Revista Cultura y Ocio

Una muerte mecanografiada

Publicado el 26 enero 2017 por Javier Ruiz Fernández @jaruiz_

‘Una muerte mecanografiada’ es el vigésimo relato de mis 52 retos de escritura para 2017.

Lo habían hecho. Sin ninguna de aquellas entrometidas enredando, con sus insulsos «clic, clac, cluc» de serie. El encargo se encomendó solo a tres de los sujetos que traqueteaban a las afueras del vecindario: no era un barrio muy extenso, y allí, de un modo u otro, todos se conocían, así que lo mejor era intentar llevar el asunto con el máximo celo.

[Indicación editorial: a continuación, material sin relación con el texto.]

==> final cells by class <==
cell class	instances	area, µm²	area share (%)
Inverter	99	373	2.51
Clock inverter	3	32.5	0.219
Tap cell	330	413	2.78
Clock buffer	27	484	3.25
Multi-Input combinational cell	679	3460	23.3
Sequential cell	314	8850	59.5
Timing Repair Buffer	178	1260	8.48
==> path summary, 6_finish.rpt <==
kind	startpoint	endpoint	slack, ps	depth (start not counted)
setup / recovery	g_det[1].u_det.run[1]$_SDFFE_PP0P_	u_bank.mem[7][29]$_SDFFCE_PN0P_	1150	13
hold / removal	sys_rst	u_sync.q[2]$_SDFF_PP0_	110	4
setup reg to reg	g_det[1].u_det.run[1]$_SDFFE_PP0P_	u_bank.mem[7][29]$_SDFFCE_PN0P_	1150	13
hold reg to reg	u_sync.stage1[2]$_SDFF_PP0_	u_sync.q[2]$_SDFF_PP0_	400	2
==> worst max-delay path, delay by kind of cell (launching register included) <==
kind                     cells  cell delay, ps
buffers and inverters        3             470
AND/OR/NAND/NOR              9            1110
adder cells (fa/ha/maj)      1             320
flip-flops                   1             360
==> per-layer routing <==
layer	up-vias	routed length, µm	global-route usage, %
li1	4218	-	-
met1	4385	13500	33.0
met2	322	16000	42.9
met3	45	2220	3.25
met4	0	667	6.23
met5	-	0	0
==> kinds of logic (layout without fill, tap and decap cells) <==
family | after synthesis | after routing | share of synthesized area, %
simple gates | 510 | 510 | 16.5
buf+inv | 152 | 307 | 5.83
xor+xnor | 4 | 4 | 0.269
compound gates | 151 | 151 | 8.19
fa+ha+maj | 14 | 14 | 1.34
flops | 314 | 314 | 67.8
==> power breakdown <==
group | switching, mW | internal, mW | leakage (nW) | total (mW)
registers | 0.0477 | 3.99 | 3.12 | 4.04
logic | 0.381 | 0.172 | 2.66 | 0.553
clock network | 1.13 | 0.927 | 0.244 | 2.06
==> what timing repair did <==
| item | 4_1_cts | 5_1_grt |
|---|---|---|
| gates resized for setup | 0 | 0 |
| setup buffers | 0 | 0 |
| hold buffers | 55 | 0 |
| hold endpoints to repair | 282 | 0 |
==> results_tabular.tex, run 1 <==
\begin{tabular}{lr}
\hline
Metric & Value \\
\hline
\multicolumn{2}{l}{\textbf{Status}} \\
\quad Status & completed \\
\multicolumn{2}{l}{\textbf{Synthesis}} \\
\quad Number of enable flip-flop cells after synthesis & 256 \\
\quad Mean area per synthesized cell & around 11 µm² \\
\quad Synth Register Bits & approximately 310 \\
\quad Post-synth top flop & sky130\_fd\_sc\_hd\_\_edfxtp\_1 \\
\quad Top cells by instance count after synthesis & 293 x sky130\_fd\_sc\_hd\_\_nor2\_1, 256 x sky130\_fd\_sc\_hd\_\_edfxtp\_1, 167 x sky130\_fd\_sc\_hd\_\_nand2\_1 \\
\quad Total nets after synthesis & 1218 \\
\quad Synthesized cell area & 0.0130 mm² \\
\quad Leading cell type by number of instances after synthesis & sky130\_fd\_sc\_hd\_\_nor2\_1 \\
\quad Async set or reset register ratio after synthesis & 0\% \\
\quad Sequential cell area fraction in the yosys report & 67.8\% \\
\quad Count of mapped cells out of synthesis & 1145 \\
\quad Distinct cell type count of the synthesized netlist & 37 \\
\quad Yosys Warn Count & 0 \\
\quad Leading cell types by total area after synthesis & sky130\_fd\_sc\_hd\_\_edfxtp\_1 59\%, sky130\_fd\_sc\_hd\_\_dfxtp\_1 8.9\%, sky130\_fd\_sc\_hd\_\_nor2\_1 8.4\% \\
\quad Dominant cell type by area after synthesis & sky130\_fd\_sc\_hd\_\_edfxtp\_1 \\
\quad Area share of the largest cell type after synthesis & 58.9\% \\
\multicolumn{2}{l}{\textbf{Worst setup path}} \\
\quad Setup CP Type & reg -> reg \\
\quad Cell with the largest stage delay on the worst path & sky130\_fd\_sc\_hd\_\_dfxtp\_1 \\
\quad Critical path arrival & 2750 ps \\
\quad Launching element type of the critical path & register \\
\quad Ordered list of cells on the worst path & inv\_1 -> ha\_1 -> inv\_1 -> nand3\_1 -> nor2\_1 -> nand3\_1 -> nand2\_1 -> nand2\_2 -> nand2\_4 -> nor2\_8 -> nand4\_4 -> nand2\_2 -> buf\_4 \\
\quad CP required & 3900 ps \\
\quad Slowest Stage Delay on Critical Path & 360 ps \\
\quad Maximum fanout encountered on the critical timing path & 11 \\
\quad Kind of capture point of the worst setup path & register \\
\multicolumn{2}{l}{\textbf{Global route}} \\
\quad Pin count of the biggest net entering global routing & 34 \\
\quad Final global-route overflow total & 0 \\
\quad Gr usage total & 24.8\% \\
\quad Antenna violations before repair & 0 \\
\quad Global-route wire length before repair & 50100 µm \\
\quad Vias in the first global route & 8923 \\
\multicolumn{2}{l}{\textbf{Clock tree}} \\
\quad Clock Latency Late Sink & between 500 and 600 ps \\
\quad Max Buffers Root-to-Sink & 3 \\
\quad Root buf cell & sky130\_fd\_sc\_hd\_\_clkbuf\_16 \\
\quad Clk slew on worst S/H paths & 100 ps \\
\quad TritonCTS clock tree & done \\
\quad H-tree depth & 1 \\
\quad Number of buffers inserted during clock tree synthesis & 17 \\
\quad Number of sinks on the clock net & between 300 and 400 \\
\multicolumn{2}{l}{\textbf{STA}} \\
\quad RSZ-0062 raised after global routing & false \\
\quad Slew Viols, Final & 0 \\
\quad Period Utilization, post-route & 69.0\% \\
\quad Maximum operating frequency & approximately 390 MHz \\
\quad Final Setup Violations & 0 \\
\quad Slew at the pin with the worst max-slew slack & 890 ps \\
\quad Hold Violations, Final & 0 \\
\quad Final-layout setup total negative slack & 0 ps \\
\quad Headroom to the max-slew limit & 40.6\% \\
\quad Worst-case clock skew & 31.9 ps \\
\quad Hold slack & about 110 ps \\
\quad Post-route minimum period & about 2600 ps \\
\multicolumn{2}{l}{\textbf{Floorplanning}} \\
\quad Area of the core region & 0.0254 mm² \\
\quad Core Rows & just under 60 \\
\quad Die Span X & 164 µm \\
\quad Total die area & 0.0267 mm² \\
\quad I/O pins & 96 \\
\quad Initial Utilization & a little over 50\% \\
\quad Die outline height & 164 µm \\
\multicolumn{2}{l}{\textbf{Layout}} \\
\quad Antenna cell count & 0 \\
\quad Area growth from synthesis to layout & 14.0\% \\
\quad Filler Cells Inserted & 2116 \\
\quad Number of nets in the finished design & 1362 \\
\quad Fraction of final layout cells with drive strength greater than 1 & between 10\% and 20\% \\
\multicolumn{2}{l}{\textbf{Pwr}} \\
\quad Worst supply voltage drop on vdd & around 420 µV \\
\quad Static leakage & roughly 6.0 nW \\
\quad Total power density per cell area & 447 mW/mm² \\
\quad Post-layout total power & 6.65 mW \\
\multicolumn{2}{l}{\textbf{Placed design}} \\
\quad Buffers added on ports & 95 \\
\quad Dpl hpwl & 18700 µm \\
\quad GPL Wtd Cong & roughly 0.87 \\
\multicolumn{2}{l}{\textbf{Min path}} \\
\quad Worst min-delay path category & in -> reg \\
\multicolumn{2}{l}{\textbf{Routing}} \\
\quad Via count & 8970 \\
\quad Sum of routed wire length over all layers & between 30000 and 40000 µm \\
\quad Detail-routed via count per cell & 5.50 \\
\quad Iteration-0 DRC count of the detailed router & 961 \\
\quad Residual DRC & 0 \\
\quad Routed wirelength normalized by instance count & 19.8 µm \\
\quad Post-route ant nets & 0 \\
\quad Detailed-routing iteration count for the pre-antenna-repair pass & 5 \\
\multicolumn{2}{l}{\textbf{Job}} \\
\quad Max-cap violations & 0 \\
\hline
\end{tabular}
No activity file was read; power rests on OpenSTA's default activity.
--- src/rtl/lfsr_crc_pkg.sv ---
package lfsr_crc_pkg;
  typedef enum logic [1:0] {
    OP_HOLD = 2'd0,
    OP_CRC  = 2'd1,
    OP_SEED = 2'd2,
    OP_STEP = 2'd3
  } lfsr_op_e;
endpackage

--- src/rtl/lfsr_crc_bitstep.sv ---
module lfsr_crc_bitstep #(
  parameter int          W    = 16,
  parameter logic [W-1:0] POLY = 16'h8005
) (
  input  logic [W-1:0] cur_i,
  input  logic         din_i,
  output logic [W-1:0] nxt_o
);
  logic fb;

  always_comb begin
    fb    = cur_i[W-1] ^ din_i;
    nxt_o = {cur_i[W-2:0], 1'b0} ^ (fb ? POLY : '0);
  end
endmodule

Fue un viernes noche, cuando el interventor de las grandes manos dormía, o había salido a tomar una cerveza entre amigos. Lo habían estudiado al detalle con anterioridad, diseñado con ternura incluso, con mimo, sin dejar nada al azar. Sería corto, breve, fulminante; un entrar y salir donde la conmoción y el asombro de la víctima jugarían un lugar fundamental en la misión.

Una muerte mecanografiada

Se encargó la tarea a tres individuos de dudosa fama: O., L., y el más esquivo de todos ellos, el señor Ñ. El montante se dividiría en dos: T., el mayor beneficiado del cambio de roles frente a la damnificada, había accedido a ofrecer unas merecidas vacaciones a los tres esbirros y, además, el mismo crimen les legaba a todos ellos un indiscutible desahogo. Entonces, ¿cómo imaginar lo que iba a suceder a continuación?

Mas la faena salió bien. Ella agonizó en el suelo, defenestrada a varios metros del escritorio, ofreciendo al mundo un último gemido, resquebrajada y moribunda; rota. Sin saber ni haber conseguido leer en el rostro de sus verdugos cómo alguien se había decidido a destruir todo lo que ellos eran juntos; el crimen quedaba en la familia, y ese era un infausto consuelo.

Tras el fratricidio, los ánimos se fueron calmando camino hasta Barra horizontal, entre la Quinta y la Sexta. Al llegar al vecindario, T. se negó a formalizar una justa retribución; confiado, no tardó en intentar cambiar los términos del acuerdo, algo que cabreó sobremanera a O., quién lo arrolló súbitamente, incrustándolo contra un vecino cercano que estaba allí detenido desde el inicio de la charla. Tres contra uno, y se unió al funesto destino de la anterior víctima en menos de lo que costaría escribir esta línea.

Cuando surgió la figura del celador de las grandes manos, ya había dos cadáveres. Él, sin concebir qué demonios había ocurrido allí, solo lanzó una demanda al aire:

—Y, ahora, ¿cómo cojones sigo escribiendo?